Сосредоточившись на том, чтобы придать устойчивости своей руке, Джейн постаралась не обращать внимания на то, что теплое дыхание незнакомца касается ее кожи в месте, не защищенном одеждой, – повыше края лифа. Никогда прежде Джейн так сильно не волновало то, что она сидит слишком близко к мужчине. Эфир помог пострадавшему погрузиться в сон, и все же тело Джейн реагировало на пациента так, будто он бодрствовал и мог ласкать ее своим взглядом, своими руками, своим чувственным ртом…

– Придется наложить повязку ему на голову. Мы ведь не хотим, чтобы рана или шов на его глазу загноились. Вы сможете сделать это, Джейн?

– Да.

– Гивенс и Смит подыщут для него кровать. Думаю, ему будет лучше остаться на ночь здесь, в моем кабинете. Не стоит класть его в одну палату с другими. Кем бы ни был этот человек, у него явно есть деньги. И, как мне кажется, он не придет в восторг от пребывания в одной палате с больными туберкулезом или брюшным тифом.

Ричард одобрительно сжал плечо подопечной и прошел позади нее, восхищаясь тем, как ловко медсестра управляется с иглой.

– Какая все–таки досада, что в колледж не принимают женщин, Джейн! Вы стали бы великолепным хирургом. Повезло же этому парню: сомневаюсь, что у этого счастливчика хоть маленький шрам останется!

Несомненно, это была весьма лестная похвала. Никакой другой комплимент не мог бы значить для Джейн больше, чем этот. В словах доктора было больше смысла, чем в восхвалениях поверхностных качеств – красоты и женского кокетства.

Джейн не была красивой. Она отлично знала и принимала это. Но медсестра была умной, толковой и горела желанием изучить все, что только могла.
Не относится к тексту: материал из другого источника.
From an optimization exercise on the open Yosys and OpenROAD flow, aimed at small area; shortcuts taken in it are not production practice. RTL that was checked went through simulation tests only; none was proved equivalent to the original. Only the layout flow was run in runs 3 and 4; the RTL was not checked for function there. Power and IR drop assume default switching activity.

--- design/flow/design.v ---
module illum_rx (
    input  wire        clk,
    input  wire        rst,               
    input  wire        in_valid,
    input  wire [7:0]  in_data,
    input  wire        in_long,           
    input  wire        in_check_framing,  
    output reg         out_valid,
    output reg         out_long,
    output reg  [2:0]  out_err,
    output reg  [7:0]  out_bcc,
    output reg  [6:0]  out_head,
    output reg  [15:0] out_cmd,
    output reg  [31:0] out_param,
    output reg  [2:0]  out_status,
    output reg         out_low_battery,
    output wire        out_d1_absent,
    output reg         out_d1_neg,
    output reg  [13:0] out_d1_mant,
    output wire [3:0]  out_d1_exp,
    output wire        out_d2_absent,
    output reg         out_d2_neg,
    output reg  [13:0] out_d2_mant,
    output wire [3:0]  out_d2_exp,
    output wire        out_d3_absent,
    output reg         out_d3_neg,
    output reg  [13:0] out_d3_mant,
    output wire [3:0]  out_d3_exp
);
    localparam [7:0] STX = 8'h02;
    localparam [7:0] ETX = 8'h03;
    localparam [7:0] CR  = 8'h0D;
    localparam [7:0] LF  = 8'h0A;
    localparam [7:0] SP  = 8'h20;
    localparam [2:0] S_H1 = 3'b000;
    localparam [2:0] S_H2 = 3'b001;
    localparam [2:0] S_F1 = 3'b100;
    localparam [2:0] S_F2 = 3'b101;
    localparam [2:0] S_F3 = 3'b110;
    localparam [2:0] S_T  = 3'b010;
    reg [2:0] seg;
    reg [2:0] ph;
    reg       chk;       
    reg       sp_ok;     
    reg [3:0] e1, e2, e3;
    assign out_d1_exp = e1;
    assign out_d2_exp = e2;
    assign out_d3_exp = e3;
    assign out_d1_absent = e1[3] & ~e1[2];
    assign out_d2_absent = e2[3] & ~e2[2];
    assign out_d3_absent = e3[3] & ~e3[2];
    wire [7:0] b = in_data;
    wire       is_dig = (b[7:4] == 4'h3) && (b[3:0] <= 4'd9);
    wire       is_sp  = (b == SP);
    wire p0 = ~ph[2] & ~ph[0];
    wire p1 = ~ph[1] &  ph[0];
    wire p2 = ~ph[2] &  ph[1];
    wire p3 =  ph[2] &  ph[0];
    wire p4 =  ph[1] & ~ph[0];
    wire p5 =  ph[2] & ~ph[1];
    wire in_h1 = (seg == S_H1);
    wire in_h2 = (seg == S_H2);
    wire in_f  = seg[2];
    wire in_t  = (seg == S_T);
    wire seg_end = (in_h2 & p2) | (in_t & p4) | p5;
    reg  [2:0] seg_nx;
    always @(*) begin
        case (seg)
            S_H1:    seg_nx = S_H2;
            S_H2:    seg_nx = out_long ? S_F1 : S_T;
            S_F1:    seg_nx = S_F2;
            S_F2:    seg_nx = S_F3;
            S_F3:    seg_nx = S_T;
            default: seg_nx = S_H1;
        endcase
    end
    always @(posedge clk) begin
        if (rst) begin
            seg       <= S_H1;
            ph        <= 3'b000;
            out_valid <= 1'b0;
        end else begin
            out_valid <= in_valid & in_t & p4;
            if (in_valid) begin
                if (seg_end) begin
                    seg <= seg_nx;
                    ph  <= 3'b000;
                end else begin
                    ph  <= {ph[1:0], ~ph[2]};
                end
            end
        end
    end
    wire        first = (in_h1 & p1) | (in_f & p1);
    wire [9:0]  x = out_d3_mant[9:0] & {10{~first}};
    wire [13:0] h;
    wire [13:0] cy;
    assign h[0]  = b[0];
    assign h[1]  = x[0] ^ b[1];
    assign cy[2] = x[0] & b[1];
    assign h[2]  = x[1] ^ b[2] ^ cy[2];
    assign cy[3] = ((x[1] & b[2]) | (x[1] & cy[2]) | (b[2] & cy[2])) | b[3];
    genvar gi;
    generate
        for (gi = 3; gi <= 10; gi = gi + 1) begin : g_fa
            wire a_ = x[gi-3];
            wire b_ = x[gi-1];
            assign h[gi]    = a_ ^ b_ ^ cy[gi];
            assign cy[gi+1] = (a_ & b_) | (a_ & cy[gi]) | (b_ & cy[gi]);
        end
    endgenerate
    assign h[11]  = x[8] ^ cy[11];
    assign cy[12] = x[8] & cy[11];
    assign h[12]  = x[9] ^ cy[12];
    assign h[13]  = x[9] & cy[12];
    wire [3:0] nib = p1 ? out_bcc[7:4] : out_bcc[3:0];
    wire       hex_ok = (b[7:4] == 4'h3) ? (b[3:0] == nib && !(nib[3] && (nib[2] || nib[1]))) :
                        (b[7:6] == 2'b01 && b[4:3] == 2'b00) ?
                            (nib[3] && (nib[2] || nib[1]) && nib[2:0] == b[2:0] + 3'd1) : 1'b0;
    wire meas_bad = (sp_ok & ~is_sp & ~p1) | (~is_dig & ~(sp_ok & is_sp));
    always @(posedge clk) begin
        if (in_valid) begin
            if (in_h1 & p0) begin
                out_long <= in_long;
                chk      <= in_check_framing;
            end
            if (in_h1 & p1)
                out_bcc <= b;
            else if (~(in_h1 & p0) & ~(in_t & ~p0))
                out_bcc <= out_bcc ^ b;
            if (in_h1 & p1)
                out_d3_mant <= h;
            if (in_h1 & p2)
                out_head <= h[6:0];
            if ((in_h1 & (p3 | p4 | p5)) | in_h2)
                {out_cmd, out_param} <= {out_cmd[7:0], out_param, b};
            if (in_f & p0) begin
                out_d1_neg  <= out_d2_neg;
                out_d2_neg  <= out_d3_neg;
                out_d3_neg  <= (b == 8'h2D);
                out_d1_mant <= out_d2_mant;
                out_d2_mant <= out_d3_mant;
                e1 <= e2;
                e2 <= e3;
                sp_ok <= is_sp;
            end
            if (in_f & (p1 | p2 | p3 | p4)) begin
                out_d3_mant <= h;
                sp_ok <= sp_ok & is_sp;
            end
            if (in_f & p5)
                e3 <= (sp_ok & is_sp) ? 4'b1000 : {~(b[3] ^ b[2]), ~b[2], b[1:0]};
            if (in_h1 & p0)
                out_err <= (in_check_framing && b != STX) ? 3'd1 : 3'd0;
            if (in_h1 & (p1 | p2) & ~is_dig & (out_err == 3'd0))
                out_err <= 3'd3;
            if (in_f & ~p0 & meas_bad & (out_err == 3'd0))
                out_err <= seg;
            if (in_t & (p1 | p2) & ~hex_ok & (out_err != 3'd1))
                out_err <= 3'd2;
            if (in_t & chk & ((p0 & b != ETX) | (p3 & b != CR) | (p4 & b != LF)))
                out_err <= 3'd1;
        end
    end
    wire [7:0] s1 = out_param[23:16];
    wire [7:0] s3 = out_param[7:0];
    always @(*) begin
        case (s1)
            8'h20, 8'h37: out_status = 3'd0;
            8'h35:        out_status = 3'd1;
            8'h31:        out_status = 3'd2;
            8'h32:        out_status = 3'd3;
            8'h33:        out_status = 3'd4;
            default:      out_status = 3'd7;
        endcase
        case (s3)
            8'h30, 8'h32: out_low_battery = 1'b0;
            8'h31, 8'h33: out_low_battery = 1'b1;
            default: begin
                out_low_battery = 1'b0;
                out_status      = 3'd7;
            end
        endcase
    end
endmodule
--- design/flow/flow/run.sh ---
#!/bin/bash
# Standard ORFS layout (the standard.sh, standard synthesis unchanged),
# with smaller cells for the port buffers and the clock tree, and no CTS
# dummy loads. Each step's full output stays in orfs/logs; make's own output
# goes to flow.log here.
set -euo pipefail
cd "$(dirname "$0")/.."
export BUFFER_PORTS_ARGS="-buffer_cell sky130_fd_sc_hd__buf_1"
export CTS_ARGS="-sink_clustering_enable -repair_clock_nets -dont_use_dummy_load -buf_list sky130_fd_sc_hd__clkbuf_4"
bash standard.sh finish > flow.log 2>&1
--- design/flow/standard.sh ---
#!/bin/bash
# synth_recipe.tcl (not shown) runs the flow's synth.tcl, then flattens the netlist and writes it again
# the make line also repeats each setting of config.mk as NAME=value (left out here)
make -C /OpenROAD-flow-scripts/flow DESIGN_CONFIG=/design/flow/config.mk WORK_HOME=/design/flow/orfs CLKGATE_MAP_FILE= SYNTH_SCRIPT=/design/flow/synth_recipe.tcl "${@:-finish}"
--- design/flow/config.mk ---
export PLATFORM = sky130hd
export DESIGN_NAME = illum_rx
export DESIGN_NICKNAME = illum_rx
export VERILOG_FILES = /design/flow/design.v
export SDC_FILE = /design/flow/constraint.sdc
export NUM_CORES = 4
export LEC_CHECK = 0
export CAP_MARGIN = 20
export CORE_MARGIN = 2
export CORE_UTILIZATION = 40
export SLEW_MARGIN = 20
--- design/flow/constraint.sdc ---
create_clock -name core_clock -period 10.0 [get_ports {clk}]
set_input_delay 2.0000 -clock core_clock [delete_from_list [all_inputs] [get_ports {clk}]]
set_output_delay 2.0000 -clock core_clock [all_outputs]
set_load 0.01 [all_outputs]
==> results of run 1 <==
## final cells by class
type	instances	share of cell area
tap	176	0.0353
sequential	133	0.630
multi-input combinational	180	0.214
timing repair buffer	146	0.0892
inverter	19	0.0114
clock buffer	17	0.0205
## sequential cells by signal, summed over array words and instances, names as in the netlist, 4 cells and up
signal / cells
out_d1_mant: 14
out_param: 32
e2: 4
out_cmd: 16
out_d3_mant: 14
out_bcc: 8
out_head: 7
out_d2_mant: 14
e3: 4
e1: 4
## kinds of logic after synthesis
logic type                 synth area share
muxes                                0.0117
xor gates and xnor gates             0.0197
DFF                                   0.736
and+or+nand+nor                      0.0995
AOI/OAI and AO/OA                    0.0537
buffers and inverters                0.0199
adders and majority gates            0.0596
## cell usage in the layout, fill, tap and decap left out, types with 2 or more instances in the layout
master,instances
o31a_1,2
or3_1,2
a21oi_1,12
mux2i_1,4
buf_4,2
a311oi_1,3
nor4_2,2
nor2_1,20
buf_1,144
nor4b_1,2
nand2b_1,5
a31oi_1,3
clkbuf_4,17
ha_1,11
nand2_1,26
nand4b_1,2
and2_1,8
nor3_1,7
xnor2_1,12
and3b_1,2
o21ai_0,5
dfxtp_1,7
nor2b_1,6
inv_1,19
fa_1,9
and3_1,6
nor4_1,3
nand3_1,7
edfxtp_1,126
a211oi_1,2
## worst min-delay path by stage
stage / end / start / slack, ps / cells past startpoint
2_1_floorplan: e1[0] / e2[0] / 500 / 0
5_1_grt: out_d2_mant[13] / out_d3_mant[13] / 450 / 0
3_3_place_gp: out_d1_mant[5] / out_d2_mant[5] / 430 / 0
4_1_cts: out_d1_mant[8] / out_d2_mant[8] / 440 / 0
3_5_place_dp: out_d1_mant[8] / out_d2_mant[8] / 430 / 0
6_report: out_d2_mant[13] / out_d3_mant[13] / 440 / 0
## per-stage QoR
step | total power [mW] | instances | hold slack, ps
floorplan | 0.743 | 339 | 499
global placement | 0.782 | 654 | 426
detailed placement | 0.786 | 654 | 435
CTS | 1.02 | 671 | 443
global route | 1.05 | 671 | 454
finish | 1.00 | 671 | 440
## worst max-delay path, stage by stage
cell and delay, ps:
buf_1 220, ha_1 280, inv_1 60, fa_1 150
nor2b_1 150, fa_1 180, inv_1 50, fa_1 380
fa_1 390, fa_1 400, fa_1 390, fa_1 420
fa_1 400, fa_1 370, ha_1 190, ha_1 270
## layer usage
layer  vias to the layer above  share of wire
li1                       1581              -
met1                      1571           0.45
met2                       118           0.47
met3                        20          0.055
met4                         0          0.019
met5                         -              0
## power breakdown
part	internal, mW	leakage [nW]	switching [mW]
Sequential	0.644	1.21	0.0175
Combinational	0.0392	0.773	0.0722
Clock	0.0776	0.0782	0.153
Total	0.761	2.06	0.243
==> flow_summary.json, run 1 <==
{
  "grt_overflow_total": 0,
  "worstPathMaxFanout": 7,
  "top_level_ports": 145,
  "rrSetupSlack_ps": 4430,
  "busiest_layer": "met2",
  "num_vias": 3290,
  "yosysUniqueCellTypes": 47,
  "outcome": "timing/DRC/antenna clean",
  "timing.setup.tns_ps": 0,
  "dpl_cell_area_um2": 6100,
  "postCtsResizedCells": 0,
  "grt_usage": 0.151,
  "clk_latency_ps": 520,
  "total_nets_after_synthesis": 372,
  "reg2reg_depth": 18,
  "design.die.area_um2": 14300,
  "remaining_drc_errors": 0,
  "worstReg2RegEnd": "out_d3_mant[12]",
  "rows": 42,
  "area_growth_syn_to_layout_pct": 16.8,
  "ant_nets": 0,
  "leakage_power_nw": 2.06,
  "cts_tree": "done",
  "drive_above_1_share": 0.0545,
  "n_antenna_cell": 0,
  "final_net_count": 530,
  "synthesis.instances": 339,
  "ir_worst_vdd_mv": 0.0531,
  "largest_net_degree_at_the_start_of_global_routing": 49,
  "dr.first_iter.drc_count": 174,
  "cts-root-to-sink-buffers": 2,
  "mappedNetlistArea_um2": 5330,
  "preCtsSetupSlack_ps": 3430,
  "synth.avg_cell_area_um2": 15.7,
  "final-seq-area_um2": 3920,
  "gr-usage-met3": 0.0503,
  "placement.io_buffers": 144,
  "netlist.area_leader.share": 0.710,
  "start_util": 0.406,
  "number_of_sinks_on_the_clock_net": 133,
  "met1_capacity_usage_during_global_routing": 0.195,
  "drv_cap": 0,
  "floorplan.die.height_um": 119,
  "yosys_register_bits": 133,
  "final_util": 0.474,
  "finalWorstSetupSlack_ps": 3950,
  "min_period_over_period": 0.605,
  "main_flop_type_after_synthesis": "edfxtp_1",
  "setup_viol": 0,
  "detailed_place_hpwl_mm": 7.64,
  "cts_setup_buffers": 0,
  "dieWidth_um": 119,
  "cts_inserted_buffers": 17,
  "place_congestion": 0.863,
  "antenna_found_initial": 0,
  "asyncSetResetFlopFracSynth": 0,
  "yosys-top-cells-area": "edfxtp_1 (71%), fa_1 (3.4%), dfxtp_1 (2.6%), ha_1 (2.6%), xnor2_1 (2.0%)",
  "synth.yosys.seq_area_share": 0.736,
  "power_density_nw_per_um2": 161,
  "crit_path_end_kind": "register",
  "design.core.area_um2": 13100,
  "setup_repair_after_global_routing_missed_its_margin": "false",
  "drt-total-wl_mm": 10.6,
  "grt_pass1_wl_mm": 16.5,
  "multi_input_combinational_cell_area_um2": 1330,
  "final_area_um2": 6230,
  "cts_root_buf": "clkbuf_4",
  "synthesis.yosys.warnings": 1,
  "hp-class": "register to register",
  "finalMaxSlewViolations": 0,
  "worstMarginPinSlew_ps": 731,
  "critPathLaunch": "in_data[1]",
  "final-hold-violation-count": 0,
  "ff_to_ff_start": "ph[0]",
  "synth_commonest_cells": "edfxtp_1 (126), nand2_1 (26), nor2_1 (20), inv_1 (19), a21oi_1 (13)",
  "drt-pass1-iter-count": 4,
  "synth.most_common_cell": "edfxtp_1",
  "fillerInstances": 1214,
  "first_global_vias": 3221,
  "cts.htree.levels": 4,
  "cts_hold_buffers": 0,
  "worst_setup_path_endpoint": "out_d3_mant[12]",
  "critPathArrivalTime_ps": 6310,
  "routed_wire_length_per_instance_um": 15.8,
  "fmax_ghz": 0.165,
  "period_minus_slack_ps": 6050,
  "start_kind": "input pin",
  "fin_skew_ps": 27.7,
  "synth.largest_area_cell": "edfxtp_1",
  "required_ps": 10260,
  "cts.reportedPaths.clkPinSlew_ps": 100,
  "maxSlewHeadroom": 0.511,
  "synth_enable_flop_cells": 126,
  "setup.worst_path.class": "input pin to register",
  "met2_global_route_usage": 0.236,
  "post_drt_via_cell_ratio": 4.90
}
==> run 2: changes to the inputs <==
==> design/flow/run.sh (new file) <==
#!/bin/bash
# synth_recipe.tcl (not shown) runs the flow's synth.tcl, then flattens the netlist and writes it again
# the make line also repeats each setting of config.mk as NAME=value (left out here)
make -C /OpenROAD-flow-scripts/flow DESIGN_CONFIG=/design/flow/config.mk WORK_HOME=/design/flow/orfs CLKGATE_MAP_FILE= SYNTH_SCRIPT=/design/flow/synth_recipe.tcl finish
removed: design/flow/flow/run.sh
removed: design/flow/standard.sh
==> run 2 against run 1 <==
  * Worst setup slack worse by 560 ps
  * Still clean
  * Non-clock buffer count stayed put
  * Via count is 2.9% higher
  * Hold slack better by 2.5 ps
  * Clock skew is 22 ps lower
  * Final area is 23% higher
  * Sequential share of layout area is 12 points lower
  * Synthesized cell count stayed put
  * Cell count is 2.2% higher
==> flow_summary.json, run 2 <==
{
  "synthesis.yosys.warnings": 1,
  "largest_net_degree_at_the_start_of_global_routing": 49,
  "synth.yosys.seq_area_share": 0.736,
  "detailed_place_hpwl_mm": 8.12,
  "grt_usage": 0.166,
  "fillerInstances": 1033,
  "placement.io_buffers": 144,
  "swShare": 0.207,
  "synthesis.instances": 339,
  "largest_reg_flops": 32,
  "timing.hold.ws_ps": 443,
  "cts_root_buf": "clkbuf_16",
  "place_congestion": 0.877,
  "synth_enable_flop_cells": 126,
  "total_nets_after_synthesis": 372,
  "final_net_count": 530,
  "worstPathMaxFanout": 7,
  "grt_pass1_wl_mm": 17.9,
  "cts.htree.levels": 4,
  "required_ps": 10150,
  "setup_viol": 0,
  "total_internal_power_mw": 1.20,
  "first_global_vias": 3278,
  "hold_end": "out_d1_mant[6]",
  "drt-pass1-iter-count": 6,
  "rows": 42,
  "min_period_over_period": 0.661,
  "final-hold-violation-count": 0,
  "setup_repair_after_global_routing_missed_its_margin": "false",
  "ff_to_ff_start": "ph[0]",
  "crit_path_end_kind": "register",
  "period_minus_slack_ps": 6610,
  "cts_tree": "done",
  "maxSlewHeadroom": 0.474,
  "clock_power_share": 0.470,
  "cts_inserted_buffers": 17,
  "post_drt_via_cell_ratio": 4.94,
  "fin_skew_ps": 5.53,
  "layout_commonest_cell": "clkdlybuf4s50_1",
  "leakage_power_nw": 2.70,
  "start_util": 0.406,
  "mappedNetlistArea_um2": 5330,
  "hold-path-cell-count": 0,
  "asyncSetResetFlopFracSynth": 0,
  "grt_overflow_total": 0,
  "dieWidth_um": 119,
  "dr.first_iter.drc_count": 275,
  "ant_nets": 0,
  "netlist.area_leader.share": 0.710,
  "combinationalPowerShare": 0.093,
  "hp-class": "register to register",
  "area_growth_syn_to_layout_pct": 44.2,
  "reg2reg_depth": 18,
  "yosys_register_bits": 133,
  "rrSetupSlack_ps": 4340,
  "num_vias": 3387,
  "synth.largest_area_cell": "edfxtp_1",
  "cts-root-to-sink-buffers": 2,
  "worstMarginPinSlew_ps": 787,
  "synth.avg_cell_area_um2": 15.7,
  "top_level_ports": 145,
  "hold_path_startpoint": "out_d2_mant[6]",
  "n_antenna_cell": 0,
  "number_of_sinks_on_the_clock_net": 133,
  "layout_common_cells": "clkdlybuf4s50_1 (144), edfxtp_1 (126), nand2_1 (26)",
  "worstReg2RegEnd": "out_d3_mant[12]",
  "timing.setup.tns_ps": 0,
  "ir_worst_vdd_mv": 0.0873,
  "p_seq_frac": 0.437,
  "remaining_drc_errors": 0,
  "yosysUniqueCellTypes": 47,
  "floorplan.die.height_um": 119,
  "power_density_nw_per_um2": 197,
  "cts_hold_buffers": 0,
  "start_kind": "input pin",
  "net_switching_power_figure_uw": 315,
  "drive_above_1_share": 0.0784,
  "design.core.area_um2": 13100,
  "synth.most_common_cell": "edfxtp_1",
  "main_flop_type_after_synthesis": "edfxtp_1",
  "yosys-top-cells-area": "edfxtp_1 (71%), fa_1 (3.4%), dfxtp_1 (2.6%), ha_1 (2.6%), xnor2_1 (2.0%)",
  "routed_wire_length_per_instance_um": 16.5,
  "antenna_found_initial": 0,
  "drt-total-wl_mm": 11.3,
  "finalWorstSetupSlack_ps": 3390,
  "postCtsResizedCells": 0,
  "finalMaxSlewViolations": 0,
  "drv_cap": 0,
  "clk_latency_ps": 410,
  "synth_commonest_cells": "edfxtp_1 (126), nand2_1 (26), nor2_1 (20), inv_1 (19), a21oi_1 (13)",
  "preCtsSetupSlack_ps": 2990,
  "design.die.area_um2": 14300,
  "fmax_ghz": 0.151,
  "outcome": "timing/DRC/antenna clean",
  "cts_setup_buffers": 0,
  "setup.worst_path.class": "input pin to register",
  "cts.reportedPaths.clkPinSlew_ps": 50,
  "critPathArrivalTime_ps": 6760
}
[run 2: cell types whose count changed in the layout (fill, tap and decap cells not counted), sizes merged]
cell,delta
clkbuf,+1
clkdlybuf4s50,+144
bufinv,+7
buf,-144
clkinv,+5
clkinvlp,+2
[run 2: layer usage]
layer  share of wire  global-route usage  up-vias
met5               0                   0        -
met4           0.028              0.0853        0
met3           0.054              0.0465       23
met2            0.48               0.261      122
met1            0.43               0.212     1650
li1                -                   -     1592
[run 2: kinds of logic (layout without fill, tap and decap cells)]
logic type | Yosys count | count (layout) | share of synthesized area
buffers and inverters | 26 | 197 | 0.0199
flip-flops | 133 | 133 | 0.736
AO/OA/AOI/OAI | 41 | 41 | 0.0537
multiplexers | 5 | 5 | 0.0117
adder cells (fa/ha/maj) | 20 | 20 | 0.0596
AND/OR/NAND/NOR | 102 | 102 | 0.0995
XOR/XNOR | 12 | 12 | 0.0197
[run 2: worst max path at each step]
stage,from,to,slack [ps],cells past startpoint
3_5_place_dp,in_data[1],out_d3_mant[12],2990,16
2_1_floorplan,in_valid,e1[0],3560,2
6_report,in_data[1],out_d3_mant[12],3390,16
5_1_grt,in_data[1],out_d3_mant[12],3230,16
3_3_place_gp,in_data[1],out_d3_mant[12],3080,16
4_1_cts,in_data[1],out_d3_mant[12],3430,16
[run 2: through the flow]
stage,instances,utilization,power (mW),instance area [um^2]
floorplan,339,-,0.743,5330
global placement,654,0.533,0.810,7000
detailed placement,654,0.533,0.815,7000
CTS,686,0.585,1.53,7680
global route,686,0.585,1.58,7690
finish,686,0.585,1.52,7690
[run 2: cell type report]
cell class	count	area (um^2)	area share
timing repair buffer	146	1460	0.189
clock inverter	14	256	0.0334
multi-input combinational	180	1330	0.173
inverter	19	71.3	0.00928
tap	176	220	0.0286
sequential	133	3920	0.510
clock buffer	18	429	0.0558
[run 2: power by group through the flow]
stage          registers [mW]  clock network [mW]  logic, mW
2_1_floorplan           0.679                   0     0.0637
4_1_cts                 0.663               0.729      0.142
3_3_place_gp            0.673                   0      0.137
6_report                0.663               0.714      0.141
3_5_place_dp            0.675                   0      0.141
5_1_grt                 0.666               0.757      0.155
[run 2: critical path, cell delays in order]
cell and delay [ps]:
clkdlybuf4s50_1 590, ha_1 300, inv_1 60, fa_1 140, nor2b_1 160, fa_1 200, inv_1 50, fa_1 380
fa_1 390, fa_1 430, fa_1 410, fa_1 400, fa_1 410, fa_1 380, ha_1 190, ha_1 260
Джейн была воплощенным достоинством, и она намеревалась жить так и дальше, не печалясь по поводу собственной внешности.

– И как вам это удается? – риторически вопросил Ричард, заглядывая медсестре через плечо. – У вас получаются такие маленькие, такие аккуратные швы!

Джейн рассмеялась, уже не обращая внимания на то, что Ричард стоит совсем близко к ее спине, а лицо незнакомца упирается ей в грудь.

– Оказывается, иногда выгодно быть женщиной, – прошептала медсестра, незаметно улыбаясь самой себе.

– Что ж, у вас прекрасная рука и светлый ум, Джейн. Я так рад, что встретил вас!